- sklearn CountVectorizer函数详解
from sklearn.feature_extraction.text import CountVectorizer
texts=["dog cat fish","dog cat cat","fish bird", 'bird']
cv = CountVectorizer()
cv_fit=cv.fit_transform(texts)
print(cv.get_feature_names())
print(cv_fit.toarray())
print(cv_fit)
['bird', 'cat', 'dog', 'fish']
[[0 1 1 1]
[0 2 1 0]
[1 0 0 1]
[1 0 0 0]]
(0, 3) 1
(0, 1) 1
(0, 2) 1
(1, 1) 2
(1, 2) 1
(2, 0) 1
(2, 3) 1
(3, 0) 1
- sklearn TfidfTransformer函数详解
from sklearn.feature_extraction.text import CountVectorizer
from sklearn.feature_extraction.text import TfidfTransformer
texts=["dog cat fish","dog cat cat","dog fish", 'dog pig pig 中国']
cv = CountVectorizer()
cv_fit=cv.fit_transform(texts)
transformer = TfidfTransformer()
tfidf = transformer.fit_transform(cv_fit)
tfidf.toarray()
array([[ 0.64043405, 0.42389674, 0.64043405, 0. , 0. ],
[ 0.94936136, 0.31418628, 0. , 0. , 0. ],
[ 0. , 0.55193942, 0.83388421, 0. , 0. ],
[ 0. , 0.22726773, 0. , 0.8710221 , 0.43551105]])

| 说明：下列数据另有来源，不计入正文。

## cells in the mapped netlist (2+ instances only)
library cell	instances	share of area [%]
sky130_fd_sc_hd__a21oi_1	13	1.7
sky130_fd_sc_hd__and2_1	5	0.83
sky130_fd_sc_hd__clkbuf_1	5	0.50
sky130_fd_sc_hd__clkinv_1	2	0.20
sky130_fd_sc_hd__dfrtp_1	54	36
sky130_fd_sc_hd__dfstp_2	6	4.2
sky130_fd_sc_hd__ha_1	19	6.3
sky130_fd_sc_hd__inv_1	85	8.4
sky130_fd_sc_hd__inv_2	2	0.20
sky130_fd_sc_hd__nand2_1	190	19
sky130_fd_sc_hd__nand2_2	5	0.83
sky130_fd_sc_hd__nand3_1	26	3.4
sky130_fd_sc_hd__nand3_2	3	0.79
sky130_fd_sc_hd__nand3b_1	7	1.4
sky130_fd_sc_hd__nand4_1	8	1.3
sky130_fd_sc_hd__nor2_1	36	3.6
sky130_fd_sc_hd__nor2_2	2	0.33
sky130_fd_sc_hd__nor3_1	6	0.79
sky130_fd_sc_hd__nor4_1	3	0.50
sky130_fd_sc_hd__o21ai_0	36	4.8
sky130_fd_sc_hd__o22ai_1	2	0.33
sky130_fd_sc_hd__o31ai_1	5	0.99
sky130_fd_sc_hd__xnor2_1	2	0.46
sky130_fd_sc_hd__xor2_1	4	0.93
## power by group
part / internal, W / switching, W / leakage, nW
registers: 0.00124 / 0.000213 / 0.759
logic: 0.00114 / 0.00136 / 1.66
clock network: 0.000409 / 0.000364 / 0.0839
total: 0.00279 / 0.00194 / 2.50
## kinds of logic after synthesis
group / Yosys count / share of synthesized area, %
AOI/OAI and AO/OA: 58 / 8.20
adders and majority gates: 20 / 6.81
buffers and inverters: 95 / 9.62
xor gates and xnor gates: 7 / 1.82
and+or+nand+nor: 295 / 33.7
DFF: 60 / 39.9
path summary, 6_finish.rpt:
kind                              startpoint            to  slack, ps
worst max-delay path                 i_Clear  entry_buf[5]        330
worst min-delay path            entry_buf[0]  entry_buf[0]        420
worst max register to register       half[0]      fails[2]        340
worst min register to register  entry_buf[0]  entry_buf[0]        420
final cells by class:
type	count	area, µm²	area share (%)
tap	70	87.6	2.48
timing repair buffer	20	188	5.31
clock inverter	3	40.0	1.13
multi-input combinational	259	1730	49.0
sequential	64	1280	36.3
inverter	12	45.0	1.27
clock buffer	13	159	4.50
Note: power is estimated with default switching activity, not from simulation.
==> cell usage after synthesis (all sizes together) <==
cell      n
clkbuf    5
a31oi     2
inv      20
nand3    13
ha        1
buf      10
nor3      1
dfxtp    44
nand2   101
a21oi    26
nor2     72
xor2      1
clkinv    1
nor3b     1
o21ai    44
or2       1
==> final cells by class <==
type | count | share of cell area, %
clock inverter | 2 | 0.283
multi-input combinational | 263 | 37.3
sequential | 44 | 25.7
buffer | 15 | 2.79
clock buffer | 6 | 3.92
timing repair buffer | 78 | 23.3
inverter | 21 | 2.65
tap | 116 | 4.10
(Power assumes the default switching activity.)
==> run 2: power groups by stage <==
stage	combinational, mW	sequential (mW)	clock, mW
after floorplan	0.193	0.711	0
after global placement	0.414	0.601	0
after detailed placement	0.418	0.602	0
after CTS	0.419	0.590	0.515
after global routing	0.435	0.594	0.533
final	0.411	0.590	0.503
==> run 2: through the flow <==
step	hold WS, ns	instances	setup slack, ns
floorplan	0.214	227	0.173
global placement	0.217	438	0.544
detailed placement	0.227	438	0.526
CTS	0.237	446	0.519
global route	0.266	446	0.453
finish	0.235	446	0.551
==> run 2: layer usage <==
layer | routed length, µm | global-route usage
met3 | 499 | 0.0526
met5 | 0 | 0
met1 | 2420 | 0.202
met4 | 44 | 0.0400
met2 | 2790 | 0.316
<file path="src/rtl/affine_addr_gen.sv">
// N-dimensional affine address generator: addr = offset + sum(idx[d]*stride[d]),
// dim 0 fastest, built from incremental per-dim partial sums (no multipliers).
module affine_addr_gen #(
  parameter int DIMS  = 4,
  parameter int WIDTH = 32
) (
  input  logic                    clk,
  input  logic                    rst,
  input  logic                    start,
  input  logic [WIDTH-1:0]        offset,
  input  logic [DIMS*WIDTH-1:0]   extent,
  input  logic [DIMS*WIDTH-1:0]   stride,
  output logic                    addr_valid,
  input  logic                    addr_ready,
  output logic [WIDTH-1:0]        addr,
  output logic                    addr_last,
  output logic                    busy,
  output logic                    done
);

  typedef enum logic [1:0] {IDLE = 2'd0, RUN = 2'd1, DONE = 2'd2} state_t;

  state_t state, state_nxt;

  logic [WIDTH-1:0]            offset_q;
  logic [DIMS-1:0][WIDTH-1:0]  extent_q, stride_q;
  logic [DIMS-1:0][WIDTH-1:0]  idx, part;
  logic [DIMS-1:0][WIDTH-1:0]  idx_nxt, part_nxt;
  logic [DIMS-1:0]             at_max;
  logic                        all_max, any_zero, accept, xfer;
  logic [WIDTH-1:0]            sum;

  // Handshake: a beat transfers on a rising edge where addr_valid & addr_ready;
  // without a transfer addr/addr_last hold, and addr_ready is ignored while
  // addr_valid is low.
  assign accept = (state == IDLE) && start;
  assign xfer   = addr_valid && addr_ready;

  always_comb begin
    at_max = '0;
    for (int d = 0; d < DIMS; d++)
      at_max[d] = (idx[d] == extent_q[d] - 1'b1);
  end
  assign all_max = &at_max;

  always_comb begin
    any_zero = 1'b0;
    for (int d = 0; d < DIMS; d++)
      if (extent[d*WIDTH +: WIDTH] == '0) any_zero = 1'b1;
  end

  always_comb begin
    sum = offset_q;
    for (int d = 0; d < DIMS; d++)
      sum = sum + part[d];
  end

  // Carry chain: saturated dims wrap to zero until the first dim with room steps.
  always_comb begin
    logic carry;
    idx_nxt  = idx;
    part_nxt = part;
    carry    = 1'b1;
    for (int d = 0; d < DIMS; d++) begin
      if (carry) begin
        if (at_max[d]) begin
          idx_nxt[d]  = '0;
          part_nxt[d] = '0;
        end else begin
          idx_nxt[d]  = idx[d] + 1'b1;
          part_nxt[d] = part[d] + stride_q[d];
          carry       = 1'b0;
        end
      end
    end
  end

  always_ff @(posedge clk or posedge rst) begin
    if (rst) state <= IDLE;
    else     state <= state_nxt;
  end

  always_comb begin
    state_nxt = state;
    case (state)
      IDLE:    if (start) state_nxt = any_zero ? DONE : RUN;
      RUN:     if (xfer && all_max) state_nxt = DONE;
      DONE:    state_nxt = IDLE;
      default: state_nxt = IDLE;
    endcase
  end

  always_comb begin
    addr_valid = (state == RUN);
    busy       = (state == RUN);
    done       = (state == DONE);
    addr_last  = (state == RUN) && all_max;
    addr       = sum;
  end

  always_ff @(posedge clk or posedge rst) begin
    if (rst) begin
      offset_q <= '0;
      extent_q <= '0;
      stride_q <= '0;
      idx      <= '0;
      part     <= '0;
    end else if (accept) begin
      offset_q <= offset;
      extent_q <= extent;
      stride_q <= stride;
      idx      <= '0;
      part     <= '0;
    end else if (xfer && !all_max) begin
      idx  <= idx_nxt;
      part <= part_nxt;
    end
  end

endmodule
</file>
<file path="config.mk">
export PLATFORM = sky130hd
export DESIGN_NAME = affine_addr_gen
export DESIGN_NICKNAME = d
export VERILOG_FILES = /design/src/rtl/affine_addr_gen.sv
export SDC_FILE = /design/constraint.sdc
export NUM_CORES = 2
export LEC_CHECK = 0
export ABC_AREA = 1
export BUFFER_PORTS_ARGS = -buffer_cell sky130_fd_sc_hd__buf_2
export CAP_MARGIN = 5
export CORE_AREA = 2 2 355 357
export CTS_CLUSTER_DIAMETER = 50
export CTS_CLUSTER_SIZE = 14
export DETAILED_ROUTE_END_ITERATION = 12
export DIE_AREA = 0 0 357 359
export GPL_TIMING_DRIVEN = 0
export PLACE_DENSITY_LB_ADDON = 0.2
export SETUP_SLACK_MARGIN = 0.05
export SLEW_MARGIN = 30
export SYNTH_ARGS = -nofsm -noshare
export SYNTH_HDL_FRONTEND = slang
export SYNTH_SLANG_ARGS = --single-unit
</file>
<file path="constraint.sdc">
create_clock -name clk -period 24.3 [get_ports clk]
set_input_delay 4.86 -clock clk [delete_from_list [all_inputs] [get_ports clk]]
set_output_delay 4.86 -clock clk [all_outputs]
set_load 0.05 [all_outputs]
</file>
==> impl_results.md <==
* Status: complete, no violations
* Core Area at 0.1246 sq mm
* Fmax at 96.84 MHz
* Nets at 7350
* Num CTS Buffers at 90
* Max-slew violations at 0
* DRT iter0 DRCs at 3430
* Slew @ Worst Pin at roughly 1100 ps
* Num Clock Sinks at 546
* DP HPWL at 134.3 mm
* Wirelength, routed at 163.0 mm
* CTS Root Cell: clkbuf_16
* TritonCTS clock tree: built
* Pre-Repair DR Iteration Count at 7
* Starting Density at a little over a third
* Number of max-cap violations at 0
* Post-CTS Setup Bufs at 0
* Clock transition at path regs at 50 ps
* Final Skew at 34.29 ps
* Post-route ant nets at 0
* Cell variety after synth at 56
* Area of the multi-input gates at 0.02579 sq mm
* Vias per std cell at between 4 and 5
* Die X at 357 um
* Worst EP required at 19440 ps
* Min Tclk post-route at 10330 ps
* Port buffer count at 327
* Post-synthesis sequential area ratio at 31.52%
* Fill count at 13290
* Die ar. at 0.1282 sq mm
* Vias at roughly 42000
* Syn Area/Cell at 6.809 sq um
* Post-synth ARST share at 100.0%
* Max transition margin at between 20% and 30%
* DRC Markers at 0
* CP Data Arrival Time at 5470 ps
* Hold Buf Count CTS at 0
* First-pass GRT wire length at 246.1 mm
* GRT Overall Usage at 25.12%
* I/O Pins at roughly 330
* FP Rows at 130
* Critical path class: reg -> out
* Initial antenna violation count at 12
* Primary FF master, synth: dfrtp_1
* Pre-CTS setup slack at around 15000 ps
* H-Tree Depth at 3
* FF/Latch Area at ~0.014 sq mm
* Final period util at 42.50%
* Layout area overhead at 16.62%
* GPL Wtd Cong at 0.9644
* Clk buf depth at 3
* RSZ-0062 raised after global routing: false
* Mapped Area at roughly 0.043 sq mm
* Crit path max fanout at 3
* Count of final hold-check violations at 0
* Setup WS post-layout at 13970 ps
* Die Span Y at 359 um
* Synth Register Bits at 546
* Final setup violation count at 0
* Cells after synthesis at around 6400
* Clock latency on the worst-skew pair at 690 ps
* Hold Crit Class: reg -> reg
* Vias in the first global route at 40910
* EDFF count, synth at 0
* Largest net degree at the start of global routing at 89
* Syn nets at about 6900
* Startpoint Class: register
* Layout cells sized above 1 at 9.492%
* GRT Residual Overflow at 0
* Yosys Warn Count at 0
* Average wire per standard cell at 19.13 um
* Crit. End Element: output pin
* Worst R2R Setup Slack at 20380 ps
* Cts repair resizes at 0
worst max-delay path, stage by stage (launching register included):
cell and delay (ps):
dfrtp_1 410, inv_1 220, fa_1 480, fa_1 480, fa_1 490, inv_1 40
ha_1 200, fa_1 460, nand3_1 90, nand2_1 80, nand2_1 70, nand2_1 50
nand2_1 50, nand2_1 110, a31oi_1 280, o21ai_0 190, nand2_1 90, nand2_1 150
nand3_1 130, nand2_1 70, xor2_1 310, buf_2 330
metrics by stage:
| stage | std cells | utilization [%] | instance area, sq um | hold WS, ps | setup TNS [ps] |
|---|---|---|---|---|---|
| 2_1_floorplan | 6366 | - | 43350 | 455.3 | 0 |
| 3_3_place_gp | 8343 | 37.76 | 47050 | 477.2 | -1628800 |
| 3_5_place_dp | 8355 | 38.03 | 47380 | 475.1 | 0 |
| 4_1_cts | 8518 | 40.56 | 50540 | 492.3 | 0 |
| 5_1_grt | 8520 | 40.57 | 50550 | 516.5 | 0 |
| 6_report | 8520 | 40.57 | 50550 | 485.6 | 0 |
logic make-up (layout without fill, tap and decap cells):
kind of cell | Yosys count | in the layout | synth area share [%]
compound gates | 613 | 613 | 7.816
fa+ha+maj | 260 | 260 | 9.167
simple gates | 3590 | 3590 | 34.76
xor+xnor | 383 | 383 | 7.738
other cells | 0 | 1 | 0
buf+inv | 974 | 1477 | 8.997
flops | 546 | 546 | 31.52
placed cells by master (no fill, tap or decap), types with 35 or more instances in the layout:
cell type	count
nor2_1	663
buf_2	354
nand2_1	2102
nor3_1	137
nand3_1	379
fa_1	96
clkbuf_1	123
a21oi_1	190
o21ai_0	234
nand4_1	103
nand3b_1	35
o21ai_1	59
xnor2_1	157
ha_1	164
nor3b_1	37
dfrtp_1	546
xor2_1	226
nor4_1	61
clkbuf_16	93
inv_1	741
layout make-up:
class | instances | share of cell area, %
plain buffers | 200 | 1.987
flip-flops and latches | 546 | 27.03
diodes | 1 | 0.004950
repair buffers | 340 | 3.881
well taps | 1650 | 4.084
clock inverters | 55 | 1.354
multi-input cells | 4846 | 51.01
clock buffers | 108 | 4.893
inverters | 774 | 5.762
routing by layer:
layer  share of wire (%)  global-route usage [%]
met2                  45                   40.45
met4                 2.8                   6.920
met5               0.020                       0
met3                 5.3                   3.365
met1                  47                   35.14
cells in the mapped netlist (3+ instances only):
library cell  count  area share, %
o21ai_0         234            2.7
a31oi_1          26           0.38
nand2_2           7           0.10
nand3b_1         35           0.61
o21bai_1         27           0.47
nand3_1         379            4.4
nand2_1        2102             18
o211ai_1          7           0.12
dfrtp_1         546             32
inv_1           742            6.4
nor4_1           61           0.88
a21boi_0         12           0.21
nand3_2           4          0.092
a21oi_1         190            2.2
nand4_1         103            1.5
a221oi_1          3          0.061
nand2_4           4           0.10
xor2_1          226            4.6
or2_2            17           0.25
clkinv_1          5          0.043
nor2_2           13           0.19
clkbuf_1        125            1.1
nor4b_1           3          0.061
fa_1             96            4.4
a21o_1           17           0.29
buf_2            27           0.31
a211oi_1          5          0.087
nor3b_1          37           0.64
buf_1            13           0.11
o2111ai_1         4          0.081
buf_4            14           0.24
nor3_1          137            1.6
o31ai_1           3          0.052
buf_6            21           0.55
xnor2_1         157            3.2
nor2_1          663            5.7
inv_2            27           0.23
and2_1            8           0.12
ha_1            164            4.7
nor2_4            8           0.21
o21a_1           14           0.24
o21ai_1          59           0.68
o221a_2           3          0.078
sequential cells by signal, summed over array words and instances, names as in the netlist:
register	cells
idx	128
offset_q	32
extent_q	128
state	2
stride_q	128
part	128
worst paths after layout:
kind | startpoint | end | cells after the start
setup reg to reg | extent_q[96] | idx[120] | 17
hold / removal | stride_q[93] | stride_q[93] | 2
max in group asynchronous | rst | extent_q[68] | 5
hold reg to reg | stride_q[93] | stride_q[93] | 2
min in group asynchronous | rst | stride_q[62] | 2
setup / recovery | part[1] | addr[31] | 21
Power is not shown: default switching activity piles up to over one toggle a cycle in this logic, so the estimate is an artifact.
### config.mk
export PLATFORM = sky130hd
export DESIGN_NAME = dmgplus_cart_rd
export DESIGN_NICKNAME = d
export VERILOG_FILES = /design/src/rtl/dmgplus_cart_rd.sv
export SDC_FILE = /design/constraint.sdc
export NUM_CORES = 1
export LEC_CHECK = 0
export ABC_AREA = 0
export CAP_MARGIN = 20
export CORE_ASPECT_RATIO = 0.6
export CORE_MARGIN = 2
export CORE_UTILIZATION = 25
export CTS_BUF_LIST = sky130_fd_sc_hd__clkbuf_8
export CTS_CLUSTER_SIZE = 16
export DETAILED_ROUTE_END_ITERATION = 10
export SYNTH_ARGS = -nofsm -noshare
export SYNTH_HDL_FRONTEND = slang
export SYNTH_SLANG_ARGS = --single-unit
### constraint.sdc
create_clock -name clk_8m -period 2.5 [get_ports clk_8m]
set_clock_uncertainty 0.15 [all_clocks]
set_input_delay 0.75 -clock clk_8m [delete_from_list [all_inputs] [get_ports clk_8m]]
set_output_delay 0.75 -clock clk_8m [all_outputs]
set_load 0.05 [all_outputs]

- sklearn TfidfVectorizer函数详解
- TfidfVectorizer函数的功能相当于下面这四行代码的功能,即CountVectorizer+TfidfTransformer
cv = CountVectorizer()
cv_fit=cv.fit_transform(texts)
transformer = TfidfTransformer()
tfidf = transformer.fit_transform(cv_fit)
from sklearn.feature_extraction.text import TfidfVectorizer
tv = TfidfVectorizer(max_features=100,
ngram_range=(1, 1),
stop_words='english')
X_description = tv.fit_transform(texts)
print(X_description.toarray())
[[ 0.64043405 0.42389674 0.64043405 0. 0. ]
[ 0.94936136 0.31418628 0. 0. 0. ]
[ 0. 0.55193942 0.83388421 0. 0. ]
[ 0. 0.22726773 0. 0.8710221 0.43551105]]
- 可观察到输出的结果和上面的结果是一毛一样的。
- ngram_range=(1, 1)也可以改为(2,3),这就是2-gram.
- stop_words暂时只支持英文,即”english”